[Exercise requirements] Within the data below, find the string "input" and return each line where it occurs.

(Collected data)
What follows belongs to an exercise in optimizing a design on an open flow for small area, a short achievable clock period and few clock cycles per item; a production flow would make more cautious choices. Function not checked in this run: the RTL went through the layout flow alone.

**design.v**
```verilog
module pd_unit (
    input  wire        clk,
    input  wire        rst,           
    input  wire        req_valid,
    output wire        req_ready,
    input  wire        req_op,        
    input  wire [3:0]  req_width,     
    input  wire [63:0] req_value,     
    input  wire [71:0] req_field,     
    output reg         resp_valid,
    output wire [7:0]  resp_status,
    output wire [71:0] resp_field,    
    output wire [63:0] resp_value     
);
    wire width_bad = (req_width == 4'd0) || (req_width > 4'd9);
    reg [63:0] limit;
    always @(*) begin
        case (req_width)
            4'd1:    limit = 64'd100;
            4'd2:    limit = 64'd10000;
            4'd3:    limit = 64'd1000000;
            4'd4:    limit = 64'd100000000;
            4'd5:    limit = 64'd10000000000;
            4'd6:    limit = 64'd1000000000000;
            4'd7:    limit = 64'd100000000000000;
            4'd8:    limit = 64'd10000000000000000;
            default: limit = 64'd1000000000000000000;
        endcase
    end
    wire range_bad = (req_value >= limit);
    reg [71:0] field_mask;
    integer i;
    always @(*) begin
        for (i = 0; i < 9; i = i + 1)
            field_mask[8*i +: 8] = (i < req_width) ? 8'hFF : 8'h00;
    end
    wire [71:0] field_in = req_field & field_mask;
    reg digit_bad;
    integer j;
    always @(*) begin
        digit_bad = 1'b0;
        for (j = 0; j < 18; j = j + 1)
            if (field_in[4*j +: 4] > 4'd9)
                digit_bad = 1'b1;
    end
    wire [2:0] st_in = width_bad ? 3'd6
                     : req_op    ? (digit_bad ? 3'd4 : 3'd0)
                     :             (range_bad ? 3'd5 : 3'd0);
    wire [71:0] a_in = req_op ? field_in : {12'd0, req_value[59:0]};
    reg [3:0] top_in;
    reg [7:0] ch_in;
    integer c;
    always @(*) begin
        top_in = 4'd0;
        ch_in  = a_in[7:0];
        for (c = 1; c < 9; c = c + 1)
            if (|a_in[8*c +: 8]) begin
                top_in = c;
                ch_in  = a_in[8*c +: 8];
            end
    end
    reg          busy;      
    reg          first;     
    reg  [3:0]   idx;       
    reg  [7:0]   ch;        
    reg          op_r;
    reg  [2:0]   st_r;
    reg  [71:0]  a;
    reg  [71:0]  b;
    reg          rop;       
    reg  [2:0]   rst_r;     
    wire last = (idx == 4'd0);
    assign req_ready = !busy || last;
    wire accept = req_valid && req_ready;
    wire [3:0] idx_dn = idx - 4'd1;
    wire [7:0] ch_dn  = a[8*idx_dn +: 8];
    function [71:0] dabble;
        input [71:0] x;
        input [7:0]  bits;
        reg   [71:0] e, n;
        reg   [3:0]  dd;
        reg          cc;
        integer l, k;
        begin
            e = x;
            for (l = 7; l >= 0; l = l - 1) begin
                for (k = 0; k < 18; k = k + 1) begin
                    dd = e[4*k +: 4];
                    cc = (k == 0) ? bits[l] : e[4*k-1];
                    n[4*k+3] = dd[2] | (dd[1] & (dd[0] | cc));
                    n[4*k+2] = cc ? dd[2] : (dd[1] & ~dd[0]);
                    n[4*k+1] = dd[0] & (cc ? ~dd[2] : ~dd[1]);
                    n[4*k]   = (cc & ~dd[1]) | ((~cc & dd[1]) | dd[2]);
                end
                e = n;
            end
            dabble = e;
        end
    endfunction
    wire [71:0] enc_next  = dabble(b, ch);
    wire [11:0] enc_first = dabble(72'd0, ch);
    wire [6:0]  cv = {ch[7:4], 3'd0} + {2'd0, ch[7:4], 1'b0} + {3'd0, ch[3:0]};
    wire [59:0] t1 = {b[53:0], 6'd0};
    wire [59:0] t2 = {b[54:0], 5'd0};
    wire [59:0] t3 = {b[57:0], 2'd0};
    wire [59:0] s1 = t1 ^ t2 ^ t3;
    wire [59:0] c1 = {((t1 & t2) | (t1 & t3) | (t2 & t3)), 1'b0};
    wire [59:0] t4 = {53'd0, cv};
    wire [59:0] s2 = s1 ^ c1 ^ t4;
    wire [59:0] c2 = {((s1 & c1) | (s1 & t4) | (c1 & t4)), 1'b0};
    wire [59:0] dec_next = s2 + c2;
    wire [71:0] b_next = first ? (op_r ? {65'd0, cv} : {60'd0, enc_first})
                               : (op_r ? {12'd0, dec_next} : enc_next);
    always @(posedge clk) begin
        b <= b_next;
        if (accept) begin
            a    <= a_in;
            op_r <= req_op;
            st_r <= st_in;
        end
        if (rst) begin
            busy       <= 1'b0;
            resp_valid <= 1'b0;
        end else begin
            resp_valid <= busy && last;
            if (busy && last) begin
                rop   <= op_r;
                rst_r <= st_r;
            end
            if (accept) begin
                busy  <= 1'b1;
                first <= 1'b1;
                idx   <= top_in;
                ch    <= ch_in;
            end else begin
                if (last)
                    busy <= 1'b0;
                first <= 1'b0;
                idx   <= idx_dn;
                ch    <= ch_dn;
            end
        end
    end
    reg [71:0] bcd;
    reg [3:0]  qr;
    integer m;
    always @(*) begin
        for (m = 0; m < 18; m = m + 1) begin
            qr = b[4*m +: 4];
            bcd[4*m+3] = qr[3] & (qr[2] | (qr[1] & qr[0]));
            bcd[4*m+2] = qr[3] ? ~(qr[2] | (qr[1] & qr[0])) : qr[2];
            bcd[4*m+1] = qr[3] ? ((qr[1] ^ qr[0]) & ~qr[2]) : qr[1];
            bcd[4*m]   = qr[3] ? ~(qr[0] ^ qr[2]) : (qr[0] & ~qr[2]);
        end
    end
    wire ok = (rst_r == 3'd0);
    assign resp_status = {5'd0, rst_r};
    assign resp_field  = (ok && !rop) ? bcd : 72'd0;
    assign resp_value  = (ok &&  rop) ? {4'd0, b[59:0]} : 64'd0;
endmodule
```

[Task answer]
    input  wire        clk,
    input  wire        rst,           
    input  wire        req_valid,
    input  wire        req_op,        
    input  wire [3:0]  req_width,     
    input  wire [63:0] req_value,     
    input  wire [71:0] req_field,     
        input [71:0] x;
        input [7:0]  bits;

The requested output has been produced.